Supplied data:
<file path="config.mk">
export PLATFORM = sky130hd
export DESIGN_NAME = prog_logic_cell
export DESIGN_NICKNAME = d
export VERILOG_FILES = /design/src/rtl/prog_logic_cell.sv
export SDC_FILE = /design/constraint.sdc
export NUM_CORES = 1
export LEC_CHECK = 0
export ABC_AREA = 1
export BUFFER_PORTS_ARGS = -buffer_cell sky130_fd_sc_hd__buf_4
export CELL_PAD_IN_SITES_DETAIL_PLACEMENT = 2
export CELL_PAD_IN_SITES_GLOBAL_PLACEMENT = 2
export CORE_MARGIN = 2
export CORE_UTILIZATION = 31
export DETAILED_ROUTE_END_ITERATION = 12
export PLACE_DENSITY_LB_ADDON = 0.3
export SLEW_MARGIN = 20
export SYNTH_ARGS = -nofsm -noshare
export SYNTH_HDL_FRONTEND = slang
export SYNTH_SLANG_ARGS = --single-unit
</file>
<file path="constraint.sdc">
create_clock -name clk -period 1.4 [get_ports clk]
set_clock_uncertainty 0.2 [all_clocks]
set_input_delay 0.28 -clock clk [delete_from_list [all_inputs] [get_ports clk]]
set_output_delay 0.28 -clock clk [all_outputs]
set_load 0.02 [all_outputs]
</file>
<file path="src/rtl/prog_logic_cell.sv">
// prog_logic_cell -- NCH independent NIN-input lookup-table logic channels
// behind a one-entry registered valid/ready stage, reprogrammed through a
// serial truth-table loader.
//
// Optional feature macro: PLC_CFG_READBACK_EN
//   defined   : cfg_start preloads the shadow register with the active table,
//               and cfg_dout streams it out LSB-first while the new table
//               shifts in.
//   undefined : no preload; cfg_dout is tied to 0.
//
// Ports
//   clk        sole clock, rising edge
//   rst        asynchronous active-high reset
//   in_valid   in_data valid this cycle
//   in_ready   stage can accept in_data this cycle
//   in_data    channel c operand at [c*NIN +: NIN]
//   out_valid  out_data holds a result
//   out_ready  consumer takes out_data this cycle
//   out_data   bit c = channel c result
//   cfg_start  single-cycle pulse that (re)starts a table load
//   cfg_valid  cfg_bit valid this cycle
//   cfg_bit    serial truth-table bit, first bit lands at table bit 0
//   cfg_busy   load in progress
//   cfg_done   single-cycle pulse after the new table is committed
//   cfg_dout   serial readback bit
module prog_logic_cell #(
  parameter int NIN = 3,
  parameter int NCH = 2,
  parameter logic [2**NIN-1:0] INIT_TT = 8'h8F
) (
  input  logic                 clk,
  input  logic                 rst,
  input  logic                 in_valid,
  output logic                 in_ready,
  input  logic [NCH*NIN-1:0]   in_data,
  output logic                 out_valid,
  input  logic                 out_ready,
  output logic [NCH-1:0]       out_data,
  input  logic                 cfg_start,
  input  logic                 cfg_valid,
  input  logic                 cfg_bit,
  output logic                 cfg_busy,
  output logic                 cfg_done,
  output logic                 cfg_dout
);

  localparam int TTC = 2**NIN;
  localparam int TTW = NCH*TTC;
  localparam int CW  = $clog2(TTW+1);

  typedef enum logic {IDLE, LOAD} cfg_state_e;

  cfg_state_e        state_q, state_d;
  logic [CW-1:0]     cnt_q, cnt_d;
  logic [TTW-1:0]    shadow_q, shadow_d;
  logic [TTW-1:0]    active_tt_q, active_tt_d;
  logic              done_q, done_d;
  logic              out_valid_q, out_valid_d;
  logic [NCH-1:0]    out_data_q, out_data_d;
  logic [TTW-1:0]    shifted;
  logic [TTC-1:0]    ch_tt;
  logic              xfer;

  // Register bank; reset abandons any load and drops a pending result.
  always_ff @(posedge clk or posedge rst) begin
    if (rst) begin
      state_q     <= IDLE;
      cnt_q       <= '0;
      shadow_q    <= '0;
      active_tt_q <= {NCH{INIT_TT}};
      done_q      <= 1'b0;
      out_valid_q <= 1'b0;
      out_data_q  <= '0;
    end else begin
      state_q     <= state_d;
      cnt_q       <= cnt_d;
      shadow_q    <= shadow_d;
      active_tt_q <= active_tt_d;
      done_q      <= done_d;
      out_valid_q <= out_valid_d;
      out_data_q  <= out_data_d;
    end
  end

  // Loader FSM. cfg_start wins over cfg_valid so a restart never keeps a
  // bit from its own cycle; the final bit commits the post-shift shadow in
  // one step so evaluation never sees a half-written table.
  always_comb begin
    state_d     = state_q;
    cnt_d       = cnt_q;
    shadow_d    = shadow_q;
    active_tt_d = active_tt_q;
    done_d      = 1'b0;
    shifted     = {cfg_bit, shadow_q[TTW-1:1]};
    case (state_q)
      IDLE: begin
        if (cfg_start) begin
          state_d = LOAD;
          cnt_d   = '0;
`ifdef PLC_CFG_READBACK_EN
          shadow_d = active_tt_q;
`endif
        end
      end
      LOAD: begin
        if (cfg_start) begin
          cnt_d = '0;
`ifdef PLC_CFG_READBACK_EN
          shadow_d = active_tt_q;
`endif
        end else if (cfg_valid) begin
          shadow_d = shifted;
          if (cnt_q == CW'(TTW-1)) begin
            active_tt_d = shifted;
            done_d      = 1'b1;
            cnt_d       = '0;
            state_d     = IDLE;
          end else begin
            cnt_d = cnt_q + CW'(1);
          end
        end
      end
      default: state_d = IDLE;
    endcase
  end

  // Evaluation stage. Lookups use the registered table, so a transfer in
  // the commit cycle still sees the old contents.
  always_comb begin
    out_valid_d = out_valid_q;
    out_data_d  = out_data_q;
    ch_tt       = '0;
    in_ready    = !out_valid_q || out_ready;
    xfer        = in_valid && in_ready;
    if (xfer) begin
      out_valid_d = 1'b1;
      for (int c = 0; c < NCH; c++) begin
        ch_tt         = active_tt_q[c*TTC +: TTC];
        out_data_d[c] = ch_tt[in_data[c*NIN +: NIN]];
      end
    end else if (out_ready) begin
      out_valid_d = 1'b0;
    end
  end

  assign out_valid = out_valid_q;
  assign out_data  = out_data_q;
  assign cfg_busy  = (state_q == LOAD);
  assign cfg_done  = done_q;

`ifdef PLC_CFG_READBACK_EN
  assign cfg_dout = shadow_q[0];
`else
  assign cfg_dout = 1'b0;
`endif

endmodule

</file>
==> metrics.json, run 1 <==
{
  "power_total_mw": 2.824,
  "final_layout_size_suffix_gt1_share_pct": 35.83,
  "ant_nets": 0,
  "finalNetCount": 267,
  "detail_route.drc_violations": 0,
  "layout.cells.most_common": "nand2_1",
  "insertion_delay_ps": 290,
  "fp-row-count": 28,
  "hpwlAfterDp_um": 3290,
  "post-route-period-util_pct": 111.2,
  "critPathMaxStageDelay_ps": 360,
  "timing.final.ws_setup_ps": -156.6,
  "run_status": "finished with violations",
  "summed_instance_area_of_the_synthesized_netlist_mm2": 0.001836,
  "dp_slack_ps": -182.5,
  "critical_path.startpoint_type": "flop",
  "cts_tree": "yes",
  "dp_cell_count": 315,
  "ys_ff_latch": 41,
  "worstPathCellList": "ha_2, nand2_2, nor3_4, nand2_4, buf_12, buf_6, o21ai_2",
  "maxCapViolCount": 0,
  "numCtsBuffers": 5,
  "power.ir.vdd_worst_mv": 0.5191,
  "max_freq_mhz": 642.4,
  "power.static_leakage_nw": 1.178,
  "synth_area_per_cell_um2": 8.577,
  "final_period_minus_worst_setup_slack_ps": 1557,
  "routed-via-count": 1532,
  "synthTopCellsByArea": "dfrtp_1 (42%), dfstp_2 (14%), nand2_1 (12%)",
  "synth.yosys.warnings": 0,
  "endpoint_class_of_the_critical_path": "flop",
  "floorplan.initialDensity_pct": 31.56,
  "root_buffer": "clkbuf_8",
  "violations": "setup timing",
  "first_global_vias": 1616,
  "antenna_cells": 0,
  "track_usage_pct": 15.31,
  "layoutNonFillerInstCount": 329,
  "gate_count_after_technology_mapping": 214,
  "pwr_cell_area_mw_per_mm2": 1133,
  "final_hold_viol_count": 0,
  "post-synth-top-area-fraction_pct": 42.26,
  "synth_cell_types": 25,
  "worst-path-max-fanout": 8,
  "die_w_um": 80.95,
  "crit_required_ps": 1430,
  "most-common-layout-cells": "nand2_1 (46), inv_1 (36), dfrtp_1 (30), buf_4 (30), o21ai_0 (15)",
  "path_category_of_the_worst_min_delay_check": "input pin to flop",
  "totalNegativeSetupSlack_ps": -1990,
  "layout-area-overhead-vs-synth_pct": 35.79,
  "drtPass1Iterations": 2,
  "floorplan.io_pins": 20,
  "core-area_mm2": 0.005816,
  "vias_per_cell": 4.657,
  "die_y_um": 80.95,
  "report.final.slew_viol_count": 0,
  "cts_clock_pin_slew_for_the_worst_setup_and_hold_paths_ps": 80,
  "gp_congestion": 0.7597,
  "setup_repair_after_global_routing_missed_its_margin": "yes",
  "grt_start_max_net_pins": 34,
  "final_core_util_pct": 42.86,
  "totalWireLength_um": 5185,
  "ff2ff_setup_slack_ps": -160,
  "numClockSinks": 41,
  "floorplan.die_area_mm2": 0.006553,
  "grt_first_pass_wirelength_um": 7555,
  "crit_path_slowest_cell": "dfrtp_1",
  "initial_antenna_violation_count": 0,
  "drtIter0Drc": 44,
  "h-tree-depth": 2,
  "grt_overflow": 0,
  "port_buffers": 18,
  "worst-endpoint-arrival_ps": 1580,
  "syn-num-nets": 228,
  "ctsLongestPathBuffers": 2,
  "synth_sequential_area_ratio_pct": 56.58,
  "synth_area_leader_cell": "dfrtp_1",
  "wl_per_cell_um": 15.76,
  "path_class": "flop to flop",
  "finalSetupViolCount": 19
}
==> final cells by class <==
cell class,instances,area (µm²)
clock inverters,1,30.03
inverters,39,162.7
multi-input cells,127,710.7
flip-flops and latches,41,1040
fillers,662,3323
repair buffers,39,369.1
well taps,75,93.84
clock buffers,7,86.33
==> logic make-up (layout without fill, tap and decap cells) <==
logic type / Yosys count / after routing / synth area share (%)
xor+xnor: 2 / 2 / 0.9545
other cells: 1 / 1 / 0.2043
buf+inv: 46 / 86 / 10.91
flops: 41 / 41 / 56.58
compound gates: 35 / 35 / 10.43
simple gates: 88 / 88 / 20.25
fa+ha+maj: 1 / 1 / 0.6816
==> report_power, final <==
| group | leakage, nW | internal (mW) | switching, mW |
|---|---|---|---|
| clock | 0.0585 | 0.582 | 0.411 |
| combinational | 0.618 | 0.191 | 0.267 |
| sequential | 0.502 | 1.30 | 0.0714 |
| total | 1.18 | 2.07 | 0.750 |
==> state kept, by name, indices dropped and copies added (netlist names) <==
name         flops
cfg_busy         1
cnt_q            5
shadow_q        15
active_tt_q     16
out_valid        1
cfg_done         1
out_data         2
==> cells in the mapped netlist, drive strengths merged <==
master and instances:
nor3 3, buf 6, inv 39, nand2 61, or2 2, dfrtp 31, conb 1, ha 1
o21ai 33, nor2 6, xor2 1, a21oi 1, dfstp 10, xnor2 1, clkbuf 1, o22ai 1
nand3b 2, nand3 14
==> routing by layer <==
layer,track usage [%],vias to the layer above,share of wire [%]
met5,0,-,0
met4,4.576,0,1.1
met3,3.667,5,1.9
met2,28.93,11,57
met1,16.84,781,40
li1,-,735,-
==> what timing repair did <==
item	4_1_cts	5_1_grt
hold buffers	2	0
resized for setup	8	37
pin swaps	1	4
endpoints found under the hold margin	13	0
buffers inserted	1	1
endpoints found under the setup margin	21	29
cloned	0	2
==> critical path, delay by kind of cell (launching register included) <==
family	cells	cell delay, ps
AOI/OAI and AO/OA	1	90
adders and majority gates	1	190
buffers and inverters	2	270
DFF	1	360
and+or+nand+nor	3	380
==> per-stage QoR <==
step	hold slack [ps]	area, µm²
after floorplan	61.43	1846
after global routing	15.99	2492
after CTS	19.42	2327
after global placement	32.83	2158
final	11.16	2492
after detailed placement	42.32	2158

The problem:
Quote exactly the line containing "endpoints found under the setup" and every later line through the end of the listing, and no other lines.

Task response:
endpoints found under the setup margin	21	29
cloned	0	2
==> critical path, delay by kind of cell (launching register included) <==
family	cells	cell delay, ps
AOI/OAI and AO/OA	1	90
adders and majority gates	1	190
buffers and inverters	2	270
DFF	1	360
and+or+nand+nor	3	380
==> per-stage QoR <==
step	hold slack [ps]	area, µm²
after floorplan	61.43	1846
after global routing	15.99	2492
after CTS	19.42	2327
after global placement	32.83	2158
final	11.16	2492
after detailed placement	42.32	2158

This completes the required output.